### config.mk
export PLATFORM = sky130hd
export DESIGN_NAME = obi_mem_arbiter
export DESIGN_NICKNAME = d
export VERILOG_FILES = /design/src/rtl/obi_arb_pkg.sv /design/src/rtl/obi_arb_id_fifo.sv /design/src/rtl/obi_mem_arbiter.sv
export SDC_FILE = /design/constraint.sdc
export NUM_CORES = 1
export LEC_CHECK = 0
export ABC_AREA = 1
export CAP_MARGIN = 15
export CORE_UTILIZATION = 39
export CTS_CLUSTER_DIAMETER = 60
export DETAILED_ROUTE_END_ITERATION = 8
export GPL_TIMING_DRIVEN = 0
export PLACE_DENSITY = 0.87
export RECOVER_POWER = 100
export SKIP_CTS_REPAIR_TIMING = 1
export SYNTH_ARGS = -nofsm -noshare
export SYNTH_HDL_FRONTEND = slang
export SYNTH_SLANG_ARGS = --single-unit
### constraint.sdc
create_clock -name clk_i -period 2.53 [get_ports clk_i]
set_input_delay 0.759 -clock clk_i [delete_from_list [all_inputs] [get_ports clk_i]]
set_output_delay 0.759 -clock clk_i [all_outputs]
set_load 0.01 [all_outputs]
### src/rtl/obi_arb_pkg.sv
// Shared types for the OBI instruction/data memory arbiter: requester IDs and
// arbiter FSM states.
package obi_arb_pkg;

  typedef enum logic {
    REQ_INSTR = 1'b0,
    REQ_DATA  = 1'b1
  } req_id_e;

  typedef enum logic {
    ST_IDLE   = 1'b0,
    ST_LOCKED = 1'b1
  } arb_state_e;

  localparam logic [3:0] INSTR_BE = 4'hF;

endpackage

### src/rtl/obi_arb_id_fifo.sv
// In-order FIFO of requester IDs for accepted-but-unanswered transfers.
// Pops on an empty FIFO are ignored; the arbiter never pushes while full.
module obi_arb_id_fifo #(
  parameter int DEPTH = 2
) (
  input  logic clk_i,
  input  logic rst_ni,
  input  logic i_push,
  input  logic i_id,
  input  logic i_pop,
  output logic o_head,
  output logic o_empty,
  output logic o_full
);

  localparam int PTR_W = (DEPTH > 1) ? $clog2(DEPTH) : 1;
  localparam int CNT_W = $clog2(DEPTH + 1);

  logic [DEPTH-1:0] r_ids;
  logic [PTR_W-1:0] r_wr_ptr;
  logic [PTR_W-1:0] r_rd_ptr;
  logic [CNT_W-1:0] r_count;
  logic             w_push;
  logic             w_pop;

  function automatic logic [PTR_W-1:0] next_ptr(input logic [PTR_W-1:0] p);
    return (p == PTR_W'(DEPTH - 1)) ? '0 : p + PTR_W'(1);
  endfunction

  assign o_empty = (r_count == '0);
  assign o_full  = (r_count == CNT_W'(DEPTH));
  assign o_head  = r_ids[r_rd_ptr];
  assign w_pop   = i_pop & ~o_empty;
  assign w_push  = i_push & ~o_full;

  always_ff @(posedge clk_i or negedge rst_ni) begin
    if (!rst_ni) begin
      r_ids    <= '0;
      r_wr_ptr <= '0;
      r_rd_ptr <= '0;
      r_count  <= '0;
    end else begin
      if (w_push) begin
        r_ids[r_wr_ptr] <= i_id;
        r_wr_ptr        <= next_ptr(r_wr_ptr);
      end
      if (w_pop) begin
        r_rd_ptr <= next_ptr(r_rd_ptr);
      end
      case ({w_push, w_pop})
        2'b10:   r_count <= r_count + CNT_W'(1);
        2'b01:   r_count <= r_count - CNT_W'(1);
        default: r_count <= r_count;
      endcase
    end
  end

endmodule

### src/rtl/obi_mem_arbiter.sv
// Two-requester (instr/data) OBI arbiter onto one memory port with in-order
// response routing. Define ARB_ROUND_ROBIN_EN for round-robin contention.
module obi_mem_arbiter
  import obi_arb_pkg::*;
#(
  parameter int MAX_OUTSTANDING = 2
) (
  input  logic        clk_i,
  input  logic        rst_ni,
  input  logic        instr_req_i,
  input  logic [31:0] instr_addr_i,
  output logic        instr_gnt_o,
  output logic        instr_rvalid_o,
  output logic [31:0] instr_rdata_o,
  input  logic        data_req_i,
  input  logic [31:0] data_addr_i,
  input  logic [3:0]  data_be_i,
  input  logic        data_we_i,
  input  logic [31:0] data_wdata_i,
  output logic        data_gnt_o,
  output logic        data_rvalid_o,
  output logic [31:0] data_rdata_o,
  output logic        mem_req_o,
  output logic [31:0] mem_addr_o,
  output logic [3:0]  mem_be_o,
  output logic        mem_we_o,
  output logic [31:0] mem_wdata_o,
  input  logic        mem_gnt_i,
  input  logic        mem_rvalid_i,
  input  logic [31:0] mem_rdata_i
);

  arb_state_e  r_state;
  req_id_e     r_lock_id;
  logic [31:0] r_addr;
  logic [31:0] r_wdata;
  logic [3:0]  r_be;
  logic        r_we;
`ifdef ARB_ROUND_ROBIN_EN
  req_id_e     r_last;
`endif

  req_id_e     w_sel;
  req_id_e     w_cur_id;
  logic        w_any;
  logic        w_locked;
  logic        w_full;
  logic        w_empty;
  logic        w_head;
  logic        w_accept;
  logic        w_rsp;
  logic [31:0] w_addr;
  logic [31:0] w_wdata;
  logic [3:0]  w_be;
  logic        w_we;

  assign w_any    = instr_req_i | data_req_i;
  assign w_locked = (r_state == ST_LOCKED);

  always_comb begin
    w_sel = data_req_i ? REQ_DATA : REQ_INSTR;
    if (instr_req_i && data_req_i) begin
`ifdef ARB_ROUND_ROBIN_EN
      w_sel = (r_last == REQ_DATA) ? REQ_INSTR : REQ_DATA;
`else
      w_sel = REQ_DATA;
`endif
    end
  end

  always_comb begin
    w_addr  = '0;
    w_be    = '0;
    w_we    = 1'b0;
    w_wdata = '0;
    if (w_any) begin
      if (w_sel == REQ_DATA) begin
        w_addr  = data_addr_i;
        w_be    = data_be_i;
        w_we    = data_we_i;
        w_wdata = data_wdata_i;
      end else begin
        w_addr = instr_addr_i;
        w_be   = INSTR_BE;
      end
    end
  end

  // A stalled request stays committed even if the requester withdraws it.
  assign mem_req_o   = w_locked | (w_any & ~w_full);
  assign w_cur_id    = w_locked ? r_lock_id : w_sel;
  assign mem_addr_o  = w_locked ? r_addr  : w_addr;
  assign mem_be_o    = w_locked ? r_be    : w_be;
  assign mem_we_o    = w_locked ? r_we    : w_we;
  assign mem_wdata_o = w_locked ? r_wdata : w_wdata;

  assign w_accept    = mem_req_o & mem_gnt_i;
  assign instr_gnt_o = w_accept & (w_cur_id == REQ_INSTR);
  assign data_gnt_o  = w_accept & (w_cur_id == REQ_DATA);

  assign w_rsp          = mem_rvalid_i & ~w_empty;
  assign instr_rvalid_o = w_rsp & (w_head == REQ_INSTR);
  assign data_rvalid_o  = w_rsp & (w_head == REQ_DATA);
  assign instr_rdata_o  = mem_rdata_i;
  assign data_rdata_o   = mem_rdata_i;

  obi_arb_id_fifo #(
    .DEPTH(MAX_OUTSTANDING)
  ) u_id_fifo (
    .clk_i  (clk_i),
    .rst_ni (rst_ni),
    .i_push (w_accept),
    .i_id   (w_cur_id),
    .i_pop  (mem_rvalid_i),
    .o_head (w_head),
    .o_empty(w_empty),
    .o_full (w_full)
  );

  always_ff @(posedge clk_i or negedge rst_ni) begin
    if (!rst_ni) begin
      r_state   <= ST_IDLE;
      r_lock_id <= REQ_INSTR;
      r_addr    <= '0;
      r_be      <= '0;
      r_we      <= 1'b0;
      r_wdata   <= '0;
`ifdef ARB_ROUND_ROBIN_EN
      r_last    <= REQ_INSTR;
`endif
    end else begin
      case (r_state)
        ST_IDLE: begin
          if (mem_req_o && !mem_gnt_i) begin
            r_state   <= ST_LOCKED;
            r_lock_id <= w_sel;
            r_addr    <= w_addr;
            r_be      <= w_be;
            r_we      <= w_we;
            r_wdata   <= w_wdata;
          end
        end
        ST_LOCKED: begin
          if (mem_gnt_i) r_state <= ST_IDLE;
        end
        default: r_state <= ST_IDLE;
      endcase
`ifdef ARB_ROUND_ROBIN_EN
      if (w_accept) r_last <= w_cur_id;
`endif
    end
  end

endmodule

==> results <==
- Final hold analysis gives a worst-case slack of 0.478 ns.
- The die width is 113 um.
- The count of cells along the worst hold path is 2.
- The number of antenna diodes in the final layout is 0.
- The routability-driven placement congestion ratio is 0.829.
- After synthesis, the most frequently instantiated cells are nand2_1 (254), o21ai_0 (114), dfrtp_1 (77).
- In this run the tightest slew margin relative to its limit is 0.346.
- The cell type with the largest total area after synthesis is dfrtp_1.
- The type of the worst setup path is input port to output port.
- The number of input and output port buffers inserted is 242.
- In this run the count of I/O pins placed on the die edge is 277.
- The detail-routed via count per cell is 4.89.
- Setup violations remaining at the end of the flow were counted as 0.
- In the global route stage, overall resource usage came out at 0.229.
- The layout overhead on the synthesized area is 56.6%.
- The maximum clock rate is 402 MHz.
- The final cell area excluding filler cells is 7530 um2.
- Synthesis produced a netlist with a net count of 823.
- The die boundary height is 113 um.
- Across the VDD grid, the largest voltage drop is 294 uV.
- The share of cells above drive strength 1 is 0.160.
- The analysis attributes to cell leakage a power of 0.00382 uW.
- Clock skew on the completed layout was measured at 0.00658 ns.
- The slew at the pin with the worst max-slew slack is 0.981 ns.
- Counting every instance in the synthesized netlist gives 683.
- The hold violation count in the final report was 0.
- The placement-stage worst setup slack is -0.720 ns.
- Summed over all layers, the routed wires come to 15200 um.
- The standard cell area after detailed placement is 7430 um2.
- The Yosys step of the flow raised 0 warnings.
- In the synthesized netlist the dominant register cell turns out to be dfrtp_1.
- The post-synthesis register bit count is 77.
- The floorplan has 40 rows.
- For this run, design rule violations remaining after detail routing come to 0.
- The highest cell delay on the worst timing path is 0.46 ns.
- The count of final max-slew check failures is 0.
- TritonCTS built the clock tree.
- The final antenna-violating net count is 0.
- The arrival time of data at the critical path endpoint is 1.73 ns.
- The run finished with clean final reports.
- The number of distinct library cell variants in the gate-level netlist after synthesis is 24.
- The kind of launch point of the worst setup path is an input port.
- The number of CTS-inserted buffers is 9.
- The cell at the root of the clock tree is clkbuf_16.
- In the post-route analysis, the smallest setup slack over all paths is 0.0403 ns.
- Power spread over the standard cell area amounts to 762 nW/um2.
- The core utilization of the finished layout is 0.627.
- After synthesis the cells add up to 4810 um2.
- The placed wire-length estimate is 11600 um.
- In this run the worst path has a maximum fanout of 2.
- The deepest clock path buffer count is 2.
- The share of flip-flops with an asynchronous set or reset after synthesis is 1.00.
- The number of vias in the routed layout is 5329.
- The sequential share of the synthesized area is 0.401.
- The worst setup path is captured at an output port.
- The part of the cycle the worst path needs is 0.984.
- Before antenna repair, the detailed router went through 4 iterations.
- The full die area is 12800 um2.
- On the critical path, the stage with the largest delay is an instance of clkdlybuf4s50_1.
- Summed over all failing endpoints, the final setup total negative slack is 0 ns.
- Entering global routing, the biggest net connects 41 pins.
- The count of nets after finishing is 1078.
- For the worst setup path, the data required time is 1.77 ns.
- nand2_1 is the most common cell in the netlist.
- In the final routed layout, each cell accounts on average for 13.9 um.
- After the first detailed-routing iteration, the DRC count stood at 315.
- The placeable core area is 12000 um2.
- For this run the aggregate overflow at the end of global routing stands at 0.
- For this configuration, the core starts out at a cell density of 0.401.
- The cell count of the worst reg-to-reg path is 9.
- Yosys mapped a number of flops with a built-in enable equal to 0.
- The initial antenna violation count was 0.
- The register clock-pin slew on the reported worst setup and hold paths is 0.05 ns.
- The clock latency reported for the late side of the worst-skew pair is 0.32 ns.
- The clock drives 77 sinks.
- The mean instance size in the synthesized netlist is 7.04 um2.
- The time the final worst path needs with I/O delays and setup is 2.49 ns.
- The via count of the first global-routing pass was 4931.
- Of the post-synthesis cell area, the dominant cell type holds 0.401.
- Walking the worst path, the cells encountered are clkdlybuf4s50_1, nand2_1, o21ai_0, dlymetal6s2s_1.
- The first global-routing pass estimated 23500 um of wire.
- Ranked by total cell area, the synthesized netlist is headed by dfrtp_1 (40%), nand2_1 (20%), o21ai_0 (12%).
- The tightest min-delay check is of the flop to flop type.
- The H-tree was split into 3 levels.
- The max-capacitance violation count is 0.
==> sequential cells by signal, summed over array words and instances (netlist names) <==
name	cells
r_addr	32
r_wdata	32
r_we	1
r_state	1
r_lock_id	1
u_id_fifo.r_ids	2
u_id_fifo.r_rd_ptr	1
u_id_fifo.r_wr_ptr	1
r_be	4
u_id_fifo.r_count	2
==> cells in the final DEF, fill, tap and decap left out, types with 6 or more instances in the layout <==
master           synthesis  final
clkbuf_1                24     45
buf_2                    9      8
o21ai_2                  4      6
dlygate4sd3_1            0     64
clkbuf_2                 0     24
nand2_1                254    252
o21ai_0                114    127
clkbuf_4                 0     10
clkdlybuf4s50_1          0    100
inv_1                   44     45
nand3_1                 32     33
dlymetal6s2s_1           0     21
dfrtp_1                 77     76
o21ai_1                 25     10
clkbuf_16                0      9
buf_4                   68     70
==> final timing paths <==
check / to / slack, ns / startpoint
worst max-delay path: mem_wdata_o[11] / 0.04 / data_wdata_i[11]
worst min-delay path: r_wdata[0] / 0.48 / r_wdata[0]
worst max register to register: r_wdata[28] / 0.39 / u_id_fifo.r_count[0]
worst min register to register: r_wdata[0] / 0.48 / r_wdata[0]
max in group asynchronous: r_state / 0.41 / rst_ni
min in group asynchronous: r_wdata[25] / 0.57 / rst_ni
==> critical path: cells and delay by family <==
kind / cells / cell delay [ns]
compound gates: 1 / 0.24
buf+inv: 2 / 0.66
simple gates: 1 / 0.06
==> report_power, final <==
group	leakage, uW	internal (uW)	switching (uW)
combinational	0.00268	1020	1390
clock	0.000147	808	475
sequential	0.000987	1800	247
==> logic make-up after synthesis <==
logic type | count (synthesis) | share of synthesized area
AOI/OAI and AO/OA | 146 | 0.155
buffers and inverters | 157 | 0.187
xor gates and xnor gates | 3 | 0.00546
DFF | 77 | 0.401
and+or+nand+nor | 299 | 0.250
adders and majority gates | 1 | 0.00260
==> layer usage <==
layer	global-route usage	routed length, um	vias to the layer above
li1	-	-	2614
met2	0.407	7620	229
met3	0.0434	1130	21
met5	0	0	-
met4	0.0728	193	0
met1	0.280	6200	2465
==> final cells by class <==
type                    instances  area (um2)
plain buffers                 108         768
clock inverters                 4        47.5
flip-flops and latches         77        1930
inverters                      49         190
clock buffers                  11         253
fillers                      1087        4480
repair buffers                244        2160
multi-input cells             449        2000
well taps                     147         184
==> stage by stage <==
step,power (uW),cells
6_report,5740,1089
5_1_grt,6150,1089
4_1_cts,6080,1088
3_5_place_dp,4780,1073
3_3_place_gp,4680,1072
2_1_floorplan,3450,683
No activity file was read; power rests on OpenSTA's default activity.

··········

**What is required**. Using the data above, transcribe the lines that run from the line with "- The full die area is 12800 um2." to the line with "- For this run the", both ends kept, and output nothing else.

**Your response**.
- The full die area is 12800 um2.
- On the critical path, the stage with the largest delay is an instance of clkdlybuf4s50_1.
- Summed over all failing endpoints, the final setup total negative slack is 0 ns.
- Entering global routing, the biggest net connects 41 pins.
- The count of nets after finishing is 1078.
- For the worst setup path, the data required time is 1.77 ns.
- nand2_1 is the most common cell in the netlist.
- In the final routed layout, each cell accounts on average for 13.9 um.
- After the first detailed-routing iteration, the DRC count stood at 315.
- The placeable core area is 12000 um2.
- For this run the aggregate overflow at the end of global routing stands at 0.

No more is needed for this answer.